## Work item
Set down word for word the lines that begin the entries and run through the line containing "logic [31:0] pc;". Give nothing further.

*** Provided material ***

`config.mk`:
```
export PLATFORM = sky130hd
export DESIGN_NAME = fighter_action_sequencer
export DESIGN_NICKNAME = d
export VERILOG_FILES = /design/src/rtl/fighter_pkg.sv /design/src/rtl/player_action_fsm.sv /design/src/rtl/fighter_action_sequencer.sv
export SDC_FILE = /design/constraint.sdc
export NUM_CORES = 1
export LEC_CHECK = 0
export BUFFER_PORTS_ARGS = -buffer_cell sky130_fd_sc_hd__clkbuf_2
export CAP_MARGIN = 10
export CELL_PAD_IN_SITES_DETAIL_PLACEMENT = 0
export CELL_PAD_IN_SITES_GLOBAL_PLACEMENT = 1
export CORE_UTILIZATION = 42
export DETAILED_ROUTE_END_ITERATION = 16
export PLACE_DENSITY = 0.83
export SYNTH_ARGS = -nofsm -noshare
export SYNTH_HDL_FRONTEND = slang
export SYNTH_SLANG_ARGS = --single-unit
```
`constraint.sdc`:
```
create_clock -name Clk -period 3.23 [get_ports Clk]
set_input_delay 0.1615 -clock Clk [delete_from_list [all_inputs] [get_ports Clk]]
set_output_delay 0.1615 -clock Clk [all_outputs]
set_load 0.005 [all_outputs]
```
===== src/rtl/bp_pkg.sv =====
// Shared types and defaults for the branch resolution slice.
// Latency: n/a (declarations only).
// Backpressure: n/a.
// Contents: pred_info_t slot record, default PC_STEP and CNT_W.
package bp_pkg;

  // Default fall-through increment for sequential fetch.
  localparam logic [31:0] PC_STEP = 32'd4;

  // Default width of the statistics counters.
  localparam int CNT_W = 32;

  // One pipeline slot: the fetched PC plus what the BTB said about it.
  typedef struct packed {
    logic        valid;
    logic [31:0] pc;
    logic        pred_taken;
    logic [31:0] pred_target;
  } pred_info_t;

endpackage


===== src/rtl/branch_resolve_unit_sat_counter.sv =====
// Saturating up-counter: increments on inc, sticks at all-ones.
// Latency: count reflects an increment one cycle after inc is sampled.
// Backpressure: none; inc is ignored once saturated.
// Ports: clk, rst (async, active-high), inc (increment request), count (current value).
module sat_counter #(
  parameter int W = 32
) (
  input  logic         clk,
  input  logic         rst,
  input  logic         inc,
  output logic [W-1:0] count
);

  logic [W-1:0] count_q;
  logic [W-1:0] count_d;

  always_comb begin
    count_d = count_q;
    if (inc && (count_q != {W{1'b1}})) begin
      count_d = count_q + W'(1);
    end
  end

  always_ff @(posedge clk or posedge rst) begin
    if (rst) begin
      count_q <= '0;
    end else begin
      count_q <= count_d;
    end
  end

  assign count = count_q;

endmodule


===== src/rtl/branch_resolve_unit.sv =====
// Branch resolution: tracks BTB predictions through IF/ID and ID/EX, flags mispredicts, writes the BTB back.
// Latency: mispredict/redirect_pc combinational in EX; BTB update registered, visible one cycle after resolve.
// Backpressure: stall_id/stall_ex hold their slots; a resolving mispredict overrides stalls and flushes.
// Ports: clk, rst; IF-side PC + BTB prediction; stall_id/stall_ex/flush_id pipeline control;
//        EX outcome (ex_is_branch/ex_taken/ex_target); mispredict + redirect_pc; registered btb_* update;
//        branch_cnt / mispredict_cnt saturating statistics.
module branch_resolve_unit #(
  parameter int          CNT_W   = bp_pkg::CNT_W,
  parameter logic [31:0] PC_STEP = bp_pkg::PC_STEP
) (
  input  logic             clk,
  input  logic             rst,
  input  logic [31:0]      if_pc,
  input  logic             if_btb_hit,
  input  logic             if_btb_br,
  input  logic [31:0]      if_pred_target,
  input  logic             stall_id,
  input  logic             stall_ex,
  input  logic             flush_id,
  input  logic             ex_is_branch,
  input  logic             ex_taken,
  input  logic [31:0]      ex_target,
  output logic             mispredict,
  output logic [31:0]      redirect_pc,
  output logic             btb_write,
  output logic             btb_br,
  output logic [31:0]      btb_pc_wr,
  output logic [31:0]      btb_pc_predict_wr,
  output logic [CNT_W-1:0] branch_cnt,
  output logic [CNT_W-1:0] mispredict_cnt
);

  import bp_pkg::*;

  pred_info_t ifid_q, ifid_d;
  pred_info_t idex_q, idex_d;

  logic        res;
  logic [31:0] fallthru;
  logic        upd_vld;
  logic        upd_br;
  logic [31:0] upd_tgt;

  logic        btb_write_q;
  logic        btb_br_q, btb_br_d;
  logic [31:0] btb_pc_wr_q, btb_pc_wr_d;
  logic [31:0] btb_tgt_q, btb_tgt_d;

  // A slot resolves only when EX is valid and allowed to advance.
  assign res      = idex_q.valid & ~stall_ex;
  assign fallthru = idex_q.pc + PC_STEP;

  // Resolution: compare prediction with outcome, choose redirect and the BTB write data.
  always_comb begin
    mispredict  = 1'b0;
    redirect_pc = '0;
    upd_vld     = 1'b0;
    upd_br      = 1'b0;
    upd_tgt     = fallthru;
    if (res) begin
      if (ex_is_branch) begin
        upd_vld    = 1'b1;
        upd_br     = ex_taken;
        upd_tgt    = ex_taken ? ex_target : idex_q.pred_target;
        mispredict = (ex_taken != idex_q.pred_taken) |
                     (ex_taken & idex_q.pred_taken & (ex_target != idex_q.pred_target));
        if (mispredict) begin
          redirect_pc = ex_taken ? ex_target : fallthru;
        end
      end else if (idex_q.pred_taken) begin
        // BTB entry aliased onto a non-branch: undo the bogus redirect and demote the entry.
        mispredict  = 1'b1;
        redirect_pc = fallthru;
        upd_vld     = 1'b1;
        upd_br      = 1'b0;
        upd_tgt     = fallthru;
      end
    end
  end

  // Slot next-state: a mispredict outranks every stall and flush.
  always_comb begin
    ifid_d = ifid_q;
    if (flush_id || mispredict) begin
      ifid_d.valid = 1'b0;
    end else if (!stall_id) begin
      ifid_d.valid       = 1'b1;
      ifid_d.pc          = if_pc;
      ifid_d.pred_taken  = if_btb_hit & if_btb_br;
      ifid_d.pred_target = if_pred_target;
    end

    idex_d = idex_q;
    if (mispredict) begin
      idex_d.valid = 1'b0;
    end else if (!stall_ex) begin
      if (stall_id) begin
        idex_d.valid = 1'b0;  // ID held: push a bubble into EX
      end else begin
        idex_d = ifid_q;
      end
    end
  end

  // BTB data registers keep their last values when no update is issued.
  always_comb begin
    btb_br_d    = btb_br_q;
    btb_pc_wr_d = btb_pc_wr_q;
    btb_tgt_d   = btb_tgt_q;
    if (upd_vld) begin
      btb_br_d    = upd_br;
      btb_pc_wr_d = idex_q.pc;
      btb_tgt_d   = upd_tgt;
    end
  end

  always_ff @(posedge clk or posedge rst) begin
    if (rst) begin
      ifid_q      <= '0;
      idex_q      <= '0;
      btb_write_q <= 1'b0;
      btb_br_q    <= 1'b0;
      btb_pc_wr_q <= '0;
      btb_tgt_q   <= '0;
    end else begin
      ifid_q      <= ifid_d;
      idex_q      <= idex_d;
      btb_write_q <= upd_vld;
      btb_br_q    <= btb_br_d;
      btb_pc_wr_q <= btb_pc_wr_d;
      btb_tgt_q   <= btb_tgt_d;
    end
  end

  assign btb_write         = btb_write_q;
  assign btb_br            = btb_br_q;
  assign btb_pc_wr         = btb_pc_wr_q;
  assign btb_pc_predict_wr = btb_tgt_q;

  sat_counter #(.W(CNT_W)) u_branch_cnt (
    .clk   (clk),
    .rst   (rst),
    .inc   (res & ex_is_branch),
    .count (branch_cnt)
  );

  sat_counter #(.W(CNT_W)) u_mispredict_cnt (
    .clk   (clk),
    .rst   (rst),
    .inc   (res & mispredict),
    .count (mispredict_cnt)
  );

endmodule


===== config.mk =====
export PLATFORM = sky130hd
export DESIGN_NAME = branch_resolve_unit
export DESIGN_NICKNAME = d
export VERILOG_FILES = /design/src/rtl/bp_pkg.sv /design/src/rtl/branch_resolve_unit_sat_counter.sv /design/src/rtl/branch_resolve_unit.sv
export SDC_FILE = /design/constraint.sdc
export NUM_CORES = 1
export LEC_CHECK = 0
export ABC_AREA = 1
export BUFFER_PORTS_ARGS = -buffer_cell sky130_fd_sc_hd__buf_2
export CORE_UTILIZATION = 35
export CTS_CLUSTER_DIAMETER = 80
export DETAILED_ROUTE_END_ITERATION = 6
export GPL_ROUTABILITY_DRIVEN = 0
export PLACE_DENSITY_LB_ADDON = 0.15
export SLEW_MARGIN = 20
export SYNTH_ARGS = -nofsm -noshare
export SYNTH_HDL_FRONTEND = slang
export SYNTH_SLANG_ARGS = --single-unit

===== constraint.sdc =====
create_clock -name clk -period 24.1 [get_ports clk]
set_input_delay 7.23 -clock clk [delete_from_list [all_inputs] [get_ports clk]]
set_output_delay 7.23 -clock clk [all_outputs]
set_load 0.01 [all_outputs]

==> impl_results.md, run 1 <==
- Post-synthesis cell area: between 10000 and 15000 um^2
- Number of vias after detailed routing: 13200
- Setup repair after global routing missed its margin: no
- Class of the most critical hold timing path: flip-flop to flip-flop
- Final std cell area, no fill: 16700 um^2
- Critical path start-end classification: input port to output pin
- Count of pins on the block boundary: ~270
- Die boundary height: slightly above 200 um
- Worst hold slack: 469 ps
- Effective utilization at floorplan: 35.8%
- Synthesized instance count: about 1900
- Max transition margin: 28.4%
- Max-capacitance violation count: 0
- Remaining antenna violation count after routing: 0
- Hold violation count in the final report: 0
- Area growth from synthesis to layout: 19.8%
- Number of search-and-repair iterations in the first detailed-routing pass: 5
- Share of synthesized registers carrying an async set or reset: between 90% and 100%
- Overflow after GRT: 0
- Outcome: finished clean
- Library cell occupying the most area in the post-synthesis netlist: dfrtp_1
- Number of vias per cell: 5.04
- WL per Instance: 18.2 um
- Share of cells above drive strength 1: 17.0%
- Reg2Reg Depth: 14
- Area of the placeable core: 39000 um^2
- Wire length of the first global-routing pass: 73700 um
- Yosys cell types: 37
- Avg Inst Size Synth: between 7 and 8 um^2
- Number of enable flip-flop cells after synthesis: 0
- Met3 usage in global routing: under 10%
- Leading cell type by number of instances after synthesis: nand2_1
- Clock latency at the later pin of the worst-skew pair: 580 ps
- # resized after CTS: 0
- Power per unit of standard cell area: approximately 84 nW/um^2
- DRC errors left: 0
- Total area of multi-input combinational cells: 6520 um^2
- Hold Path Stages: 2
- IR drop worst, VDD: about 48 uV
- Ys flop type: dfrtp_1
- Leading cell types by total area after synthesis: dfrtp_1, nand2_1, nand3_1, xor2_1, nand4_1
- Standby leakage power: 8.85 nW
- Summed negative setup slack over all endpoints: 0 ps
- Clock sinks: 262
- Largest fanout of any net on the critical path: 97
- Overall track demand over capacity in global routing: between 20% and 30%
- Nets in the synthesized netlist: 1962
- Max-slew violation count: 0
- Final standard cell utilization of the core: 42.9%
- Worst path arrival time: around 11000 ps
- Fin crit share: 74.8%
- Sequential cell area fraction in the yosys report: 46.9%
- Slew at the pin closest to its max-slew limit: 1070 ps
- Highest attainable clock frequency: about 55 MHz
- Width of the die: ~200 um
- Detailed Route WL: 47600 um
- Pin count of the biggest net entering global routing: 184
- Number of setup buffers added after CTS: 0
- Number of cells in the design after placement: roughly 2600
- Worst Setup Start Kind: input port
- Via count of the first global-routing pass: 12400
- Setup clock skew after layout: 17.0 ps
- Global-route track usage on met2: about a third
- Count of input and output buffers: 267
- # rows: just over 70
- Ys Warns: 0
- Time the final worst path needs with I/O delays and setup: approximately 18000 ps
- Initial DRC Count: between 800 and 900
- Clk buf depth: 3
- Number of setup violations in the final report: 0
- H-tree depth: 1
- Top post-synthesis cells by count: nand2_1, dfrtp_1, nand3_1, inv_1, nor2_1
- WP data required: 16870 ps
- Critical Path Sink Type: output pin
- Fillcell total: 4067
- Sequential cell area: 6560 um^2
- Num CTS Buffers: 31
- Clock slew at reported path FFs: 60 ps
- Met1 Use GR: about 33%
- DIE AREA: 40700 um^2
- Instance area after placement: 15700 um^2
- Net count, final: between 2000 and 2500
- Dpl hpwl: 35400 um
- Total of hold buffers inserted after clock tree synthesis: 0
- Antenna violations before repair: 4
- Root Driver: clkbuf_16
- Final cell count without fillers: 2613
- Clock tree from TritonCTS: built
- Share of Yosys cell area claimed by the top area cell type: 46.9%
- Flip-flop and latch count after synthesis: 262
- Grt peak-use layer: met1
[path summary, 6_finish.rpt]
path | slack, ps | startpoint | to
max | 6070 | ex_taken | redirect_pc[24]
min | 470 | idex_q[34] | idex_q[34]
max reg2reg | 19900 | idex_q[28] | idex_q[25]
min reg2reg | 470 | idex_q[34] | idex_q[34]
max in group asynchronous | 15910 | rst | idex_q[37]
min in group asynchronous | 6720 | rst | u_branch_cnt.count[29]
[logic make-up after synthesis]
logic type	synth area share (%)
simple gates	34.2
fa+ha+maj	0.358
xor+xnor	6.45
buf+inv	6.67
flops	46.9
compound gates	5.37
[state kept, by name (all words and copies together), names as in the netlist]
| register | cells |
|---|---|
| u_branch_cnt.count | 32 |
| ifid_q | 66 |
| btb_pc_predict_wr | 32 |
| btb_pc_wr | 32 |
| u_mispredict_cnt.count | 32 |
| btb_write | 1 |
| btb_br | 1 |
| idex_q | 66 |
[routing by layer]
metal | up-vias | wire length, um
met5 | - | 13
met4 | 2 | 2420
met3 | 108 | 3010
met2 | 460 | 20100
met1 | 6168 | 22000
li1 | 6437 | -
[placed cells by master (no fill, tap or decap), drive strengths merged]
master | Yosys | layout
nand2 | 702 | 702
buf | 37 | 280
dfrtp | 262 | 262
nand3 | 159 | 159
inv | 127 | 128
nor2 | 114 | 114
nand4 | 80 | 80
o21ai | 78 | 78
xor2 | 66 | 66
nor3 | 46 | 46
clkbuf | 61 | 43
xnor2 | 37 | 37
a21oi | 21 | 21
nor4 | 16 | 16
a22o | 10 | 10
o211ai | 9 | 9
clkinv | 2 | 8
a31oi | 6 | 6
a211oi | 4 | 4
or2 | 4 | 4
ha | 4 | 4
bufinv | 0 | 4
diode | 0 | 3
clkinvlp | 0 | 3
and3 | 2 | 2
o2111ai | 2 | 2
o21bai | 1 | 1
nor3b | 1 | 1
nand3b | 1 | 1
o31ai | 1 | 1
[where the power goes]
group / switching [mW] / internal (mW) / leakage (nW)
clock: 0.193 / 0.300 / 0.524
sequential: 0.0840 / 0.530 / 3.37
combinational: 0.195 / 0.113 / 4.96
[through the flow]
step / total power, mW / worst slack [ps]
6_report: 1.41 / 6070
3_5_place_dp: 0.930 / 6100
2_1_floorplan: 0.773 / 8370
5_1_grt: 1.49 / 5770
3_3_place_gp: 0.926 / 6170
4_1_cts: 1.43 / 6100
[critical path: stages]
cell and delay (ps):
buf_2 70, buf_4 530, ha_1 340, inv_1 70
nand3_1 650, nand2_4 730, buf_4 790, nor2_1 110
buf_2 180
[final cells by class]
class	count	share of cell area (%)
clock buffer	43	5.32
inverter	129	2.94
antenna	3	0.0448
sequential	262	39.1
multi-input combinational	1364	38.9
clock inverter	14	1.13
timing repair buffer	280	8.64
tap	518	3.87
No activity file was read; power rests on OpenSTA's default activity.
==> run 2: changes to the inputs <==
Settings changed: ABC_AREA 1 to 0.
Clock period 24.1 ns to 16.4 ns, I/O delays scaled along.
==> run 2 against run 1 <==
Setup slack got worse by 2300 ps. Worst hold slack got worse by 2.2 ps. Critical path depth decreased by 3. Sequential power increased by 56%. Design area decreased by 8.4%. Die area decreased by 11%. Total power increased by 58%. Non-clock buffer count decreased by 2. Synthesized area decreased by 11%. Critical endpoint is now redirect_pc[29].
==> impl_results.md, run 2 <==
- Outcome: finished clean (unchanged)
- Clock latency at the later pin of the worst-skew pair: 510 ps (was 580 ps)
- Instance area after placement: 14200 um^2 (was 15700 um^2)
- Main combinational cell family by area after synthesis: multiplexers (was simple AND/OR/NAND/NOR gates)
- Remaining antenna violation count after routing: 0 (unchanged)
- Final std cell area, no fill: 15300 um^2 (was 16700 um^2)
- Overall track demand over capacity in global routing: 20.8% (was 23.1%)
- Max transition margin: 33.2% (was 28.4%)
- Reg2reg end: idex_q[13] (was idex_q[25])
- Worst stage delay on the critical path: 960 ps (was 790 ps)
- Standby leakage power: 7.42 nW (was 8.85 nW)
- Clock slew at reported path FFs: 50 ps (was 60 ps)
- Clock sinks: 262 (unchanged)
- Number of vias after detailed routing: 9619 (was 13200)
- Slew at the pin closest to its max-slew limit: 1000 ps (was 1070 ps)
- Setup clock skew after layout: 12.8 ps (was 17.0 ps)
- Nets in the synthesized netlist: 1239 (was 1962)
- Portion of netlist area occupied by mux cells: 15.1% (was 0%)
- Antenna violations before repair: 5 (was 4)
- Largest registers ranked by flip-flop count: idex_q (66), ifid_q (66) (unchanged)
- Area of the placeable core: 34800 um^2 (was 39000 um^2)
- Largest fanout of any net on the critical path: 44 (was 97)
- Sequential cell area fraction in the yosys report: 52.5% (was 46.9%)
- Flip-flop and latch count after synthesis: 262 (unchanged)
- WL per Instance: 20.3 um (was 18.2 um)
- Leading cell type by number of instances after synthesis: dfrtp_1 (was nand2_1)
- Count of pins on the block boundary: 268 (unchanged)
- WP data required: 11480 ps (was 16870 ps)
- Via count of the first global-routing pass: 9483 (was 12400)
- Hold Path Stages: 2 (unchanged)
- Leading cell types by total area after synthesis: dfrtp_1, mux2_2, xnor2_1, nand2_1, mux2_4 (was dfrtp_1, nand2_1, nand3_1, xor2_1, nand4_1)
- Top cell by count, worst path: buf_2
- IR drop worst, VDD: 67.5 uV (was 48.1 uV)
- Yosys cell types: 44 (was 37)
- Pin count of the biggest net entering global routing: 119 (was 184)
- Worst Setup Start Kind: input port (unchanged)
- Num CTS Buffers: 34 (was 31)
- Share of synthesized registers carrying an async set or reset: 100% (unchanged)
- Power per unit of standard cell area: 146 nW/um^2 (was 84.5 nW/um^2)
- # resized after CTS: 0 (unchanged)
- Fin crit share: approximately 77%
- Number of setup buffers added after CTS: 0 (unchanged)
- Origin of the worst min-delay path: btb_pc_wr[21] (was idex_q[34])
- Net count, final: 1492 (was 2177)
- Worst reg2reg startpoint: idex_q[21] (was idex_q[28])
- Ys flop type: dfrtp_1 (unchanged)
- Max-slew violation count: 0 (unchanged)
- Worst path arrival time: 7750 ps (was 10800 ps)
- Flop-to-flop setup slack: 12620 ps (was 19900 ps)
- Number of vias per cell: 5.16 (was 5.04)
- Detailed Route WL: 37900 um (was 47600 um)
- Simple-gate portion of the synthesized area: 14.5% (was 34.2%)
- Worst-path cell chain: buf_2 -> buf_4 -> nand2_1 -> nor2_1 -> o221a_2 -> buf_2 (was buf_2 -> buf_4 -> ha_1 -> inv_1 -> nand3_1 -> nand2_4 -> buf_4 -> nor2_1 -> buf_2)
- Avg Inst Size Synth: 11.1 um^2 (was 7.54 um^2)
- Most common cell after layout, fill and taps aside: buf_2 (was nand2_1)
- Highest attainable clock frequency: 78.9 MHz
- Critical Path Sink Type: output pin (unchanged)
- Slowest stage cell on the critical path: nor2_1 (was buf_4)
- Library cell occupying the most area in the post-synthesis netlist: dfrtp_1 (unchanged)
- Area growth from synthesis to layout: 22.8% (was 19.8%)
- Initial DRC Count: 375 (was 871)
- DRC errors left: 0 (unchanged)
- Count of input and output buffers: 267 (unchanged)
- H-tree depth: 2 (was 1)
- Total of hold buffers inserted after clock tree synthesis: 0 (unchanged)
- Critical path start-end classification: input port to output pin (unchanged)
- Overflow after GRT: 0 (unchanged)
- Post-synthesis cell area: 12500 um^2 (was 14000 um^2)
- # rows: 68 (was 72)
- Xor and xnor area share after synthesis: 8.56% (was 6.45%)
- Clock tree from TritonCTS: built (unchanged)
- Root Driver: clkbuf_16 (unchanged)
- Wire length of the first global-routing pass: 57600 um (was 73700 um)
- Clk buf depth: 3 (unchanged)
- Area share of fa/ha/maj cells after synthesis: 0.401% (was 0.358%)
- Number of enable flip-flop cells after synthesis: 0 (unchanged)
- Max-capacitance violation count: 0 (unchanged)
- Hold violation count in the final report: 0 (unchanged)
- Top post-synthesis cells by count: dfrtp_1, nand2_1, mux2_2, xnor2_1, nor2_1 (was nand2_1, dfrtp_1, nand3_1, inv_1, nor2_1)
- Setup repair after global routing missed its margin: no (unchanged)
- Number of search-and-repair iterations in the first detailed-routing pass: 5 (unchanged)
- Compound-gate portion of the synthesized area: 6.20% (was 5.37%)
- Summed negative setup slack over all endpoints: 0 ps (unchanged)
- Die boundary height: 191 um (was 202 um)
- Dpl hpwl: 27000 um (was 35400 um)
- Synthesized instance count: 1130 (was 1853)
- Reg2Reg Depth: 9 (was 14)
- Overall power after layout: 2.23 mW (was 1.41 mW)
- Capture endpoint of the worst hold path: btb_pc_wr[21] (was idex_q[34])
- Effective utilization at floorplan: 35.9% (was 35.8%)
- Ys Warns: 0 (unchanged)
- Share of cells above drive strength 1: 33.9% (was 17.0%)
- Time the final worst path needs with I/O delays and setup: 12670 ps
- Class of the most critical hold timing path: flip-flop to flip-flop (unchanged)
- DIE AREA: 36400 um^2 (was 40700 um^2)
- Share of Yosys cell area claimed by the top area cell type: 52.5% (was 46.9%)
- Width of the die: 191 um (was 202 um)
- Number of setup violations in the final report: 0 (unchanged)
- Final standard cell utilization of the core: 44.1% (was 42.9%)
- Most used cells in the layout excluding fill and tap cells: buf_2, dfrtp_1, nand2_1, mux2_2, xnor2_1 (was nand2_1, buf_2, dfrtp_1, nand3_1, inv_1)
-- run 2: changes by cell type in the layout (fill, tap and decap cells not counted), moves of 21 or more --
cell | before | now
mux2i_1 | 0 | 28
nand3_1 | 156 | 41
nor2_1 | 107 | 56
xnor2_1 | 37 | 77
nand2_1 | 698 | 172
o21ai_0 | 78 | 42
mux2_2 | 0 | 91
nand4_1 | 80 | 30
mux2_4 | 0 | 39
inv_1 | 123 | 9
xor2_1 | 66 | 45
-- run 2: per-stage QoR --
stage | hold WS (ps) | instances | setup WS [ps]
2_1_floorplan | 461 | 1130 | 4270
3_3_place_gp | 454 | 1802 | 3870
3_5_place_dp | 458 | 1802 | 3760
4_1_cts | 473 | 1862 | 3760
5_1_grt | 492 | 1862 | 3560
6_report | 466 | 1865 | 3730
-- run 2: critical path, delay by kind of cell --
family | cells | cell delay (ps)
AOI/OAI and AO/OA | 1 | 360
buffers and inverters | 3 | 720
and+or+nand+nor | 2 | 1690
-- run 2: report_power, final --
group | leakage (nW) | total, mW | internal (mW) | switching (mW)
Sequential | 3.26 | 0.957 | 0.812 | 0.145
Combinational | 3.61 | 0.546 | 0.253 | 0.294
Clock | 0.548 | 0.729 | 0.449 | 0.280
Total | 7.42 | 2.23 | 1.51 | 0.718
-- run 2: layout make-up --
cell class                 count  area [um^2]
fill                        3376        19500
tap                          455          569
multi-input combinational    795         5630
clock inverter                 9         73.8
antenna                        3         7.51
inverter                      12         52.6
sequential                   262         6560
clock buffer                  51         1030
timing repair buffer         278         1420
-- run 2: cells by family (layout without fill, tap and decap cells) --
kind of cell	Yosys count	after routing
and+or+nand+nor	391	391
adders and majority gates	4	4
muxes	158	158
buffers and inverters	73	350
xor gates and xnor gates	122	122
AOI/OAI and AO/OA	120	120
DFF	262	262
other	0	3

***

## Solution for this problem
`config.mk`:
```
export PLATFORM = sky130hd
export DESIGN_NAME = fighter_action_sequencer
export DESIGN_NICKNAME = d
export VERILOG_FILES = /design/src/rtl/fighter_pkg.sv /design/src/rtl/player_action_fsm.sv /design/src/rtl/fighter_action_sequencer.sv
export SDC_FILE = /design/constraint.sdc
export NUM_CORES = 1
export LEC_CHECK = 0
export BUFFER_PORTS_ARGS = -buffer_cell sky130_fd_sc_hd__clkbuf_2
export CAP_MARGIN = 10
export CELL_PAD_IN_SITES_DETAIL_PLACEMENT = 0
export CELL_PAD_IN_SITES_GLOBAL_PLACEMENT = 1
export CORE_UTILIZATION = 42
export DETAILED_ROUTE_END_ITERATION = 16
export PLACE_DENSITY = 0.83
export SYNTH_ARGS = -nofsm -noshare
export SYNTH_HDL_FRONTEND = slang
export SYNTH_SLANG_ARGS = --single-unit
```
`constraint.sdc`:
```
create_clock -name Clk -period 3.23 [get_ports Clk]
set_input_delay 0.1615 -clock Clk [delete_from_list [all_inputs] [get_ports Clk]]
set_output_delay 0.1615 -clock Clk [all_outputs]
set_load 0.005 [all_outputs]
```
===== src/rtl/bp_pkg.sv =====
// Shared types and defaults for the branch resolution slice.
// Latency: n/a (declarations only).
// Backpressure: n/a.
// Contents: pred_info_t slot record, default PC_STEP and CNT_W.
package bp_pkg;

  // Default fall-through increment for sequential fetch.
  localparam logic [31:0] PC_STEP = 32'd4;

  // Default width of the statistics counters.
  localparam int CNT_W = 32;

  // One pipeline slot: the fetched PC plus what the BTB said about it.
  typedef struct packed {
    logic        valid;
    logic [31:0] pc;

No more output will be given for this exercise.